Confusion is very high. People are trying to understand what is the regime shift we’re dealing with.
That's from Michael Purves, chief global strategist at Weeden & Co., who spoke to Bloomberg for a piece out Wednesday called "As Most Crowded Trades Turn Sour, Fund Managers Brace for Pain."
Of course Purves is late on that assessment - and woefully so. Indeed, the cross-asset strategist with the most Twitter followers on the planet delivered that exact same assessment some three weeks ago and he did it on national television, no less. Here, look:
So that's David Dennison, global head of FX and commodities strategy for, well, for the globe, and he's got a decisive advantage over the rest of the analyst community when it comes to predicting imminent "confusion" - namely that most of the "confusion" and "insanity" emanates from him, so you know, he's in a helluva good position to make prescient market calls.
The Bloomberg article linked above cites declines in the FAANG-BAT complex as an example of how the most crowded trades are getting squeezed of late. Specifically, they've seen something like $200 billion shaved off their market cap since last week. That's unfortunate for a lot of folks because according to BofAML's Global Fund Manager Survey (which has garnered quite the track record this year when it comes to flagging risks after the Seth Golden crowd blew up just weeks after "short volatility" was identified as being the most lopsided trade), "Long FAANG-BAT" has been the most crowded trade several months in a row:
And don't forget that thanks to persistent fears of underperforming benchmarks that, by virtue of a self-feeding loop perpetuated by passive flows, only rose in 2017, the 2 and 20 crowd is increasingly obliged to pile into the same trades lest they should end up like David Einhorn, having to explain why exactly it is that they're not riding the wave:
(Goldman, positions as of December 31)
Generally speaking, turnover in those names by hedge funds was seemingly low during the February rout underscoring the notion that these tech high fliers are perversely being seen as "safe havens", despite the inherent risks in their underlying business models. Those risks have been exposed recently, amid Facebook's ongoing trials and tribulations, jitters about demand for the iPhone X, a slump in semis more broadly, and on and on.
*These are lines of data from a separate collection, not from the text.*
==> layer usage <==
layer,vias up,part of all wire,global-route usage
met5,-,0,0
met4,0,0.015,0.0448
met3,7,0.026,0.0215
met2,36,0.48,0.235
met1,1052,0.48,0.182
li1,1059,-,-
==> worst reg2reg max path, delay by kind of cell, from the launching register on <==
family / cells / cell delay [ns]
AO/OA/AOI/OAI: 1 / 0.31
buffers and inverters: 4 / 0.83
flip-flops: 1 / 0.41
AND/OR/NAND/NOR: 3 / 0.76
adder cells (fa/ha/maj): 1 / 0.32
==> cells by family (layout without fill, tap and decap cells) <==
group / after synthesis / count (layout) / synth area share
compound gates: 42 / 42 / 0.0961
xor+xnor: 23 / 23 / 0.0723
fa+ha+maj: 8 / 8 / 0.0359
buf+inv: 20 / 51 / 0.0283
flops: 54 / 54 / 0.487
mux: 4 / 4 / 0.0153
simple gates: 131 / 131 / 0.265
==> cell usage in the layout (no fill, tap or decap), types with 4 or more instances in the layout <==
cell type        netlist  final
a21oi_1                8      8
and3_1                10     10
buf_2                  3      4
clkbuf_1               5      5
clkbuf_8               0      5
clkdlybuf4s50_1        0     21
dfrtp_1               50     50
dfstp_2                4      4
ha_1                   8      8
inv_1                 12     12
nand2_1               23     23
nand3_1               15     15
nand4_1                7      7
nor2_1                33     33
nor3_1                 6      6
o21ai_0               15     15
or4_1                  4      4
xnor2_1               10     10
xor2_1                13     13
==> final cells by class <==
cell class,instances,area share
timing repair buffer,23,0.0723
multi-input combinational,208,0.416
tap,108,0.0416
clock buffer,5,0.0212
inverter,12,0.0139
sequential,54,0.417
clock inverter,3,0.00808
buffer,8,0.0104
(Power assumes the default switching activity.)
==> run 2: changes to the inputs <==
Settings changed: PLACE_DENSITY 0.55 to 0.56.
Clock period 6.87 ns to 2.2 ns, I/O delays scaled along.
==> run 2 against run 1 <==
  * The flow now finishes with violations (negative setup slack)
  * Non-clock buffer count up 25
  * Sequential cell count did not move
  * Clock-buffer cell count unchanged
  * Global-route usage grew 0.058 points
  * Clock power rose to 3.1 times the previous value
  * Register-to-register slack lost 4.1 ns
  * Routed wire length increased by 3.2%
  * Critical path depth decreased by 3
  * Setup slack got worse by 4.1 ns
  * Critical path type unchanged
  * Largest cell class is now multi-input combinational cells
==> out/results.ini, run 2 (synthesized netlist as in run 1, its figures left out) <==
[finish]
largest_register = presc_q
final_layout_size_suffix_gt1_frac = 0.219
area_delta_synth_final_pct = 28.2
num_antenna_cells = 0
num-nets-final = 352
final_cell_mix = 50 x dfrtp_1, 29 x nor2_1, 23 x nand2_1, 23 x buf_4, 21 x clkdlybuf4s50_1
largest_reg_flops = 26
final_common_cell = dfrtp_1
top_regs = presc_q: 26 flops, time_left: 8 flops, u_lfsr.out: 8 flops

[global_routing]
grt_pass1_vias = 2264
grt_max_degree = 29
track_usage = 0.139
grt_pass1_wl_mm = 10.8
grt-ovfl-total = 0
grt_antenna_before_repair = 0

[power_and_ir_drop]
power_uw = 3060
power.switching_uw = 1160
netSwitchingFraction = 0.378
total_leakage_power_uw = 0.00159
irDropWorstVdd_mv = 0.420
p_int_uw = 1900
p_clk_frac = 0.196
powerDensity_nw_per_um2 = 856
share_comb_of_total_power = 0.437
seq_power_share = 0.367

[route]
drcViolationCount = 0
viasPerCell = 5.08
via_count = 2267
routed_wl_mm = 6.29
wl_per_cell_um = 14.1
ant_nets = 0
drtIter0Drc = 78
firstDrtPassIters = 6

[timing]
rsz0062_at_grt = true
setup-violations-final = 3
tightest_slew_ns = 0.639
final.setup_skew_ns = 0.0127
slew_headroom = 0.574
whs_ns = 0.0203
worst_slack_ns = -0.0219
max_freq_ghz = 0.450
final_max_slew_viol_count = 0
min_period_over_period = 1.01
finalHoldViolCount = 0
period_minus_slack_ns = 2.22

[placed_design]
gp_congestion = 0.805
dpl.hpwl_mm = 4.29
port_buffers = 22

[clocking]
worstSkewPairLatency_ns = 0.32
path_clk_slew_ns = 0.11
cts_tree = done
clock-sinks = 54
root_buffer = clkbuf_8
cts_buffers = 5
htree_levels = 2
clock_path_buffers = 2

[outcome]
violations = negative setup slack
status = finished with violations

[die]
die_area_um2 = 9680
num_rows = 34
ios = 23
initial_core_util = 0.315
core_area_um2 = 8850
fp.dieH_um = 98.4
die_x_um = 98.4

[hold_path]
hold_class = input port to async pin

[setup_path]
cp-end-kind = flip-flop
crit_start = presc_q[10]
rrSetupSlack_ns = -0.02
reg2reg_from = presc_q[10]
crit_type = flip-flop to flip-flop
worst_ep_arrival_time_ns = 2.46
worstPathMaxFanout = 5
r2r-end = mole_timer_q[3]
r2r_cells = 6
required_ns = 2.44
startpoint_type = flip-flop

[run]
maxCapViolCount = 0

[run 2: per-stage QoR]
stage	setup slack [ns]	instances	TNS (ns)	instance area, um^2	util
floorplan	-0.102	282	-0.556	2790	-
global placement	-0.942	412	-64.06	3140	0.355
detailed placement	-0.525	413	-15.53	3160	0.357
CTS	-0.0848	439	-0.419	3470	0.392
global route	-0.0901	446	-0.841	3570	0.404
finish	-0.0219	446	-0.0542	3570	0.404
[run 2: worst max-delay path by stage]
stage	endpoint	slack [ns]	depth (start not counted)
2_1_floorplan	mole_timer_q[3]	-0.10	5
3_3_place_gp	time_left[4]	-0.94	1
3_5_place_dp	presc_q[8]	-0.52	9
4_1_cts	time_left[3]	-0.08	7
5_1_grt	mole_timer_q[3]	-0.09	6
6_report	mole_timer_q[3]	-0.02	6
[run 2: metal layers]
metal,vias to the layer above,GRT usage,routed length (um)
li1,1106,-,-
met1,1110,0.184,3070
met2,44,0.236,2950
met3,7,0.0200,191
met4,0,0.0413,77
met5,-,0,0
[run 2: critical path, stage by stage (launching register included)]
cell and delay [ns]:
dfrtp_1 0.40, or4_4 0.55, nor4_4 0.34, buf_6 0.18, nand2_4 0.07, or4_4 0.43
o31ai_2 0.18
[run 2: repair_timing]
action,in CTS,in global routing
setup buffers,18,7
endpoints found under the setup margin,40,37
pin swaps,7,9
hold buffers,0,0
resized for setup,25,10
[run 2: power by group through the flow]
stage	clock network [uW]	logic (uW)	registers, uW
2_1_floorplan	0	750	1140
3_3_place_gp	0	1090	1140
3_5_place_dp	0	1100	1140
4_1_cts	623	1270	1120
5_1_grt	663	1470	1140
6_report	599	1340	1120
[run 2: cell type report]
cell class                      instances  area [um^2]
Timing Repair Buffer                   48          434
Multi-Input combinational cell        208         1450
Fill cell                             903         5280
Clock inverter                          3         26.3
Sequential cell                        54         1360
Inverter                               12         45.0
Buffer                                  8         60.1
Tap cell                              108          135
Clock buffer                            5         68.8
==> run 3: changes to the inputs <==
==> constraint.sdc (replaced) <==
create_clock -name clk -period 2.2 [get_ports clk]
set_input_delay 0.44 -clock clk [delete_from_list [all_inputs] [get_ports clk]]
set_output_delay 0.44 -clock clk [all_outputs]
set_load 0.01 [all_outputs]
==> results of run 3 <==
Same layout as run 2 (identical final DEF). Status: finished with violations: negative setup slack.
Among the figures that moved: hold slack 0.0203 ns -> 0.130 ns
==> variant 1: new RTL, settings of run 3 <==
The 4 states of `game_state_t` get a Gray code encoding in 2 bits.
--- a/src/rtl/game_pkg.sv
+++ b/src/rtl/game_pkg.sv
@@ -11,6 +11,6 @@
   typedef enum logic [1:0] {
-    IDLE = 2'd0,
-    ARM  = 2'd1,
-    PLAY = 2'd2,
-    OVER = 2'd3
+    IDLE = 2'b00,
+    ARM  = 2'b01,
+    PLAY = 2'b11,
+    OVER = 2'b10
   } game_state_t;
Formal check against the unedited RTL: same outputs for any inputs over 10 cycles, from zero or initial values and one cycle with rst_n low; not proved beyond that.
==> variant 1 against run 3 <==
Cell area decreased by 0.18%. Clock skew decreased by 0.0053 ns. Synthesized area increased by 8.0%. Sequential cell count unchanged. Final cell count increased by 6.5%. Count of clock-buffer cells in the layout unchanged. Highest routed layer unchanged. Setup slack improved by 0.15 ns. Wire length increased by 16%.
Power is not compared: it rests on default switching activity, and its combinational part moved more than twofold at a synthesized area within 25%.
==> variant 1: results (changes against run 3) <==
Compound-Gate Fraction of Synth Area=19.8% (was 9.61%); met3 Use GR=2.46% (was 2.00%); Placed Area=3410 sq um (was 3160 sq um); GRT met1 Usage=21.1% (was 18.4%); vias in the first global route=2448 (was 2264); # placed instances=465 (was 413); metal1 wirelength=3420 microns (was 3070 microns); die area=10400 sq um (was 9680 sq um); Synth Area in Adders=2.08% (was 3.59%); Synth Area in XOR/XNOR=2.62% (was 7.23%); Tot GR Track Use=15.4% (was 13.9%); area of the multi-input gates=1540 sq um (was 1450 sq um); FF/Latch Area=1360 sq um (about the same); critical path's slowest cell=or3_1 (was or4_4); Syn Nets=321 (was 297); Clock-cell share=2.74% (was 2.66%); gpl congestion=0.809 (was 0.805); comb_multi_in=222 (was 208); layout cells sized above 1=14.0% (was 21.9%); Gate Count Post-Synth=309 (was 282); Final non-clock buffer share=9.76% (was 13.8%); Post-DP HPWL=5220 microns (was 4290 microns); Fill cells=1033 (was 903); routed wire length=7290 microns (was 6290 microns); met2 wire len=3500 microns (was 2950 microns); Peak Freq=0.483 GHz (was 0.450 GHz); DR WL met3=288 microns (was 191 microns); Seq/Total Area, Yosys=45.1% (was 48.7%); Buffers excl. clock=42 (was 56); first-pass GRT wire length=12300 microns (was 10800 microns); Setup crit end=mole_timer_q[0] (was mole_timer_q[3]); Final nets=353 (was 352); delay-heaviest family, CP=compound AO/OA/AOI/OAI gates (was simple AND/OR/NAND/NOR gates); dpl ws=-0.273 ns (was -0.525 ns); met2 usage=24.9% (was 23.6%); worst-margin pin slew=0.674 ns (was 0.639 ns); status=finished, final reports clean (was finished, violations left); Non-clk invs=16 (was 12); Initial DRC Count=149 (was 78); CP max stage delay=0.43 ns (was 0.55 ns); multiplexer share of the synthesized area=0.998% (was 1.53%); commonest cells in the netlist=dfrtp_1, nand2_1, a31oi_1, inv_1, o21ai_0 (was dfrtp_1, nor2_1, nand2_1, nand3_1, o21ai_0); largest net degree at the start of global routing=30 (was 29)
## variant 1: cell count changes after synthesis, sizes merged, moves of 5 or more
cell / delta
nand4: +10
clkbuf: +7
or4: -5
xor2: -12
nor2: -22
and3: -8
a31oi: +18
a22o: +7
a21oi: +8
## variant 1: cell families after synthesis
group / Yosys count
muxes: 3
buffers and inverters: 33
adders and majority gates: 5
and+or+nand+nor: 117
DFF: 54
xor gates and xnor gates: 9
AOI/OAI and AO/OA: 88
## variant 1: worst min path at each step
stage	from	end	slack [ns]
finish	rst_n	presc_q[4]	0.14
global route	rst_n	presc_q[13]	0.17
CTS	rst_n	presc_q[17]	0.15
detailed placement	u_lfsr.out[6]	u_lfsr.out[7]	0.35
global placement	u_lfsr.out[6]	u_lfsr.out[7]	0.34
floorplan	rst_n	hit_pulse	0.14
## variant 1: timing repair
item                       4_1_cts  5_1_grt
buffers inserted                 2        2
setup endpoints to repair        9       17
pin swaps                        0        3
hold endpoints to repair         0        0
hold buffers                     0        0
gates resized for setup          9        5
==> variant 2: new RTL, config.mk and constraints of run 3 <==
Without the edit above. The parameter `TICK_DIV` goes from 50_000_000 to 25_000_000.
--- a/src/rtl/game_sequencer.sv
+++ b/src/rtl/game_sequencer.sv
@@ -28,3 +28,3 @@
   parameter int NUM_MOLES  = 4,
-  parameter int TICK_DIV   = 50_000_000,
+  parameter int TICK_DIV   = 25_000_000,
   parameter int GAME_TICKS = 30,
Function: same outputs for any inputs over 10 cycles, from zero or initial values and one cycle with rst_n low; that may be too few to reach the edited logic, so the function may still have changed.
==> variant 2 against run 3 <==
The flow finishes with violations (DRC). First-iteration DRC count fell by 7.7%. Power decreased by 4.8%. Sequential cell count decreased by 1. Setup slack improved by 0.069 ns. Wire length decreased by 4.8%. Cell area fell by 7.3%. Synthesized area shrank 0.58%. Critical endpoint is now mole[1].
Meanwhile, the short dollar trade (the second most crowded trade in the most recent edition of BofAML's survey) is getting squeezed "bigly". Recall what positioning looks like there:
Thanks in no small part to rising yields, that trade is going horribly awry:
So yeah, the herd mentality isn't working out so well all of the sudden, which isn't surprising because after all, implicit in the whole idea of "herding" is the notion that it works right up until it doesn't.
What happens now? Well, as noted by the above-mentioned Michael Purves (and as communicated rather succinctly earlier this month by David Dennison, CFA, over at #MAGA Asset Management & Co.), it's hard to say because "nobody understands what's going on."